→ **TASK**
Only an exact copy of the records below will serve as the answer.

[Collected data]
• • •
**config.mk**
```make
export PLATFORM = sky130hd
export DESIGN_NAME = tilelink_ul_master
export DESIGN_NICKNAME = d
export VERILOG_FILES = /design/src/rtl/tilelink_ul_pkg.sv /design/src/rtl/tilelink_ul_master.sv
export SDC_FILE = /design/constraint.sdc
export NUM_CORES = 1
export LEC_CHECK = 0
export ABC_AREA = 1
export BUFFER_PORTS_ARGS = -buffer_cell sky130_fd_sc_hd__buf_2
export CAP_MARGIN = 5
export CORE_AREA = 2 2 176 178
export CTS_BUF_LIST = sky130_fd_sc_hd__clkbuf_8
export DETAILED_ROUTE_END_ITERATION = 8
export DIE_AREA = 0 0 178 180
export MAX_ROUTING_LAYER = met4
export PLACE_DENSITY_LB_ADDON = 0.05
export SKIP_CTS_REPAIR_TIMING = 1
export SYNTH_ARGS = -nofsm -noshare
export SYNTH_HDL_FRONTEND = slang
export SYNTH_SLANG_ARGS = --single-unit
export TNS_END_PERCENT = 10
```
**constraint.sdc**
```tcl
create_clock -name clk -period 2.5 [get_ports clk]
set_input_delay 0.75 -clock clk [delete_from_list [all_inputs] [get_ports clk]]
set_output_delay 0.75 -clock clk [all_outputs]
set_load 0.1 [all_outputs]
```
==> src/rtl/sr_pulse_driver.sv <==
// Turns two bouncy pushbuttons into clean, mutually exclusive S/R pulses for a downstream SR latch.
// Latency: a stable press gives S/R DEBOUNCE_CYCLES+4 edges later; no backpressure, presses queue one deep.
module sr_pulse_driver #(
  parameter int DEBOUNCE_CYCLES = 4,
  parameter int PULSE_CYCLES    = 2,
  parameter int CNT_W           = 8
) (
  input  logic CLK,
  input  logic RSTN,
  input  logic SET_BTN,
  input  logic RST_BTN,
  output logic S,
  output logic R,
  output logic BUSY,
  output logic CONFLICT
);

  localparam logic [CNT_W-1:0] DB_MAX     = CNT_W'(DEBOUNCE_CYCLES);
  localparam logic [CNT_W-1:0] PULSE_LAST = CNT_W'(PULSE_CYCLES - 1);

  typedef enum logic [1:0] {IDLE, PULSE_S, PULSE_R, GUARD} state_t;

  // Channel index 0 is the set button, index 1 the reset button.
  logic [1:0]       btn;
  logic [1:0]       sync1, sync2, db, db_q, press;
  logic [CNT_W-1:0] db_cnt [2];

  state_t           state, state_nxt;
  logic [CNT_W-1:0] pulse_cnt, pulse_cnt_nxt;
  logic             s_pend, r_pend, s_pend_nxt, r_pend_nxt;
  logic             s_req, r_req;
  logic             s_nxt, r_nxt, busy_nxt, conflict_nxt;

  assign btn = {RST_BTN, SET_BTN};

  always_ff @(posedge CLK or negedge RSTN) begin
    if (!RSTN) begin
      sync1     <= '0;
      sync2     <= '0;
      db        <= '0;
      db_q      <= '0;
      press     <= '0;
      db_cnt[0] <= '0;
      db_cnt[1] <= '0;
    end else begin
      sync1 <= btn;
      sync2 <= sync1;
      db_q  <= db;
      press <= db & ~db_q;
      for (int i = 0; i < 2; i++) begin
        if (sync2[i] != db[i]) begin
          if (db_cnt[i] == DB_MAX) begin
            db[i]     <= sync2[i];
            db_cnt[i] <= '0;
          end else begin
            db_cnt[i] <= db_cnt[i] + 1'b1;
          end
        end else begin
          db_cnt[i] <= '0;
        end
      end
    end
  end

  always_ff @(posedge CLK or negedge RSTN) begin
    if (!RSTN) begin
      state     <= IDLE;
      pulse_cnt <= '0;
      s_pend    <= 1'b0;
      r_pend    <= 1'b0;
      S         <= 1'b0;
      R         <= 1'b0;
      BUSY      <= 1'b0;
      CONFLICT  <= 1'b0;
    end else begin
      state     <= state_nxt;
      pulse_cnt <= pulse_cnt_nxt;
      s_pend    <= s_pend_nxt;
      r_pend    <= r_pend_nxt;
      S         <= s_nxt;
      R         <= r_nxt;
      BUSY      <= busy_nxt;
      CONFLICT  <= conflict_nxt;
    end
  end

  assign s_req = s_pend | press[0];
  assign r_req = r_pend | press[1];

  // GUARD dispatches pending work exactly as IDLE would, so a queued press
  // starts right after the single low guard cycle.
  always_comb begin
    state_nxt     = state;
    pulse_cnt_nxt = pulse_cnt;
    s_pend_nxt    = s_req;
    r_pend_nxt    = r_req;
    case (state)
      IDLE, GUARD: begin
        pulse_cnt_nxt = '0;
        if (r_req) begin
          state_nxt  = PULSE_R;
          r_pend_nxt = 1'b0;
        end else if (s_req) begin
          state_nxt  = PULSE_S;
          s_pend_nxt = 1'b0;
        end else begin
          state_nxt  = IDLE;
        end
      end
      PULSE_S, PULSE_R: begin
        if (pulse_cnt == PULSE_LAST) begin
          state_nxt     = GUARD;
          pulse_cnt_nxt = '0;
        end else begin
          pulse_cnt_nxt = pulse_cnt + 1'b1;
        end
      end
      default: begin
        state_nxt     = IDLE;
        pulse_cnt_nxt = '0;
      end
    endcase
  end

  always_comb begin
    s_nxt        = (state_nxt == PULSE_S);
    r_nxt        = (state_nxt == PULSE_R);
    busy_nxt     = (state_nxt != IDLE);
    conflict_nxt = press[0] & press[1];
  end

endmodule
• • •
→ **EXERCISE ANSWER**
**config.mk**
```make
export PLATFORM = sky130hd
export DESIGN_NAME = tilelink_ul_master
export DESIGN_NICKNAME = d
export VERILOG_FILES = /design/src/rtl/tilelink_ul_pkg.sv /design/src/rtl/tilelink_ul_master.sv
export SDC_FILE = /design/constraint.sdc
export NUM_CORES = 1
export LEC_CHECK = 0
export ABC_AREA = 1
export BUFFER_PORTS_ARGS = -buffer_cell sky130_fd_sc_hd__buf_2
export CAP_MARGIN = 5
export CORE_AREA = 2 2 176 178
export CTS_BUF_LIST = sky130_fd_sc_hd__clkbuf_8
export DETAILED_ROUTE_END_ITERATION = 8
export DIE_AREA = 0 0 178 180
export MAX_ROUTING_LAYER = met4
export PLACE_DENSITY_LB_ADDON = 0.05
export SKIP_CTS_REPAIR_TIMING = 1
export SYNTH_ARGS = -nofsm -noshare
export SYNTH_HDL_FRONTEND = slang
export SYNTH_SLANG_ARGS = --single-unit
export TNS_END_PERCENT = 10
```
**constraint.sdc**
```tcl
create_clock -name clk -period 2.5 [get_ports clk]
set_input_delay 0.75 -clock clk [delete_from_list [all_inputs] [get_ports clk]]
set_output_delay 0.75 -clock clk [all_outputs]
set_load 0.1 [all_outputs]
```
==> src/rtl/sr_pulse_driver.sv <==
// Turns two bouncy pushbuttons into clean, mutually exclusive S/R pulses for a downstream SR latch.
// Latency: a stable press gives S/R DEBOUNCE_CYCLES+4 edges later; no backpressure, presses queue one deep.
module sr_pulse_driver #(
  parameter int DEBOUNCE_CYCLES = 4,
  parameter int PULSE_CYCLES    = 2,
  parameter int CNT_W           = 8
) (
  input  logic CLK,
  input  logic RSTN,
  input  logic SET_BTN,
  input  logic RST_BTN,
  output logic S,
  output logic R,
  output logic BUSY,
  output logic CONFLICT
);

  localparam logic [CNT_W-1:0] DB_MAX     = CNT_W'(DEBOUNCE_CYCLES);
  localparam logic [CNT_W-1:0] PULSE_LAST = CNT_W'(PULSE_CYCLES - 1);

  typedef enum logic [1:0] {IDLE, PULSE_S, PULSE_R, GUARD} state_t;

  // Channel index 0 is the set button, index 1 the reset button.
  logic [1:0]       btn;
  logic [1:0]       sync1, sync2, db, db_q, press;
  logic [CNT_W-1:0] db_cnt [2];

  state_t           state, state_nxt;
  logic [CNT_W-1:0] pulse_cnt, pulse_cnt_nxt;
  logic             s_pend, r_pend, s_pend_nxt, r_pend_nxt;
  logic             s_req, r_req;
  logic             s_nxt, r_nxt, busy_nxt, conflict_nxt;

  assign btn = {RST_BTN, SET_BTN};

  always_ff @(posedge CLK or negedge RSTN) begin
    if (!RSTN) begin
      sync1     <= '0;
      sync2     <= '0;
      db        <= '0;
      db_q      <= '0;
      press     <= '0;
      db_cnt[0] <= '0;
      db_cnt[1] <= '0;
    end else begin
      sync1 <= btn;
      sync2 <= sync1;
      db_q  <= db;
      press <= db & ~db_q;
      for (int i = 0; i < 2; i++) begin
        if (sync2[i] != db[i]) begin
          if (db_cnt[i] == DB_MAX) begin
            db[i]     <= sync2[i];
            db_cnt[i] <= '0;
          end else begin
            db_cnt[i] <= db_cnt[i] + 1'b1;
          end
        end else begin
          db_cnt[i] <= '0;
        end
      end
    end
  end

  always_ff @(posedge CLK or negedge RSTN) begin
    if (!RSTN) begin
      state     <= IDLE;
      pulse_cnt <= '0;
      s_pend    <= 1'b0;
      r_pend    <= 1'b0;
      S         <= 1'b0;
      R         <= 1'b0;
      BUSY      <= 1'b0;
      CONFLICT  <= 1'b0;
    end else begin
      state     <= state_nxt;
      pulse_cnt <= pulse_cnt_nxt;
      s_pend    <= s_pend_nxt;
      r_pend    <= r_pend_nxt;
      S         <= s_nxt;
      R         <= r_nxt;
      BUSY      <= busy_nxt;
      CONFLICT  <= conflict_nxt;
    end
  end

  assign s_req = s_pend | press[0];
  assign r_req = r_pend | press[1];

  // GUARD dispatches pending work exactly as IDLE would, so a queued press
  // starts right after the single low guard cycle.
  always_comb begin
    state_nxt     = state;
    pulse_cnt_nxt = pulse_cnt;
    s_pend_nxt    = s_req;
    r_pend_nxt    = r_req;
    case (state)
      IDLE, GUARD: begin
        pulse_cnt_nxt = '0;
        if (r_req) begin
          state_nxt  = PULSE_R;
          r_pend_nxt = 1'b0;
        end else if (s_req) begin
          state_nxt  = PULSE_S;
          s_pend_nxt = 1'b0;
        end else begin
          state_nxt  = IDLE;
        end
      end
      PULSE_S, PULSE_R: begin
        if (pulse_cnt == PULSE_LAST) begin
          state_nxt     = GUARD;
          pulse_cnt_nxt = '0;
        end else begin
          pulse_cnt_nxt = pulse_cnt + 1'b1;
        end
      end
      default: begin
        state_nxt     = IDLE;
        pulse_cnt_nxt = '0;
      end
    endcase
  end

  always_comb begin
    s_nxt        = (state_nxt == PULSE_S);
    r_nxt        = (state_nxt == PULSE_R);
    busy_nxt     = (state_nxt != IDLE);
    conflict_nxt = press[0] & press[1];
  end

endmodule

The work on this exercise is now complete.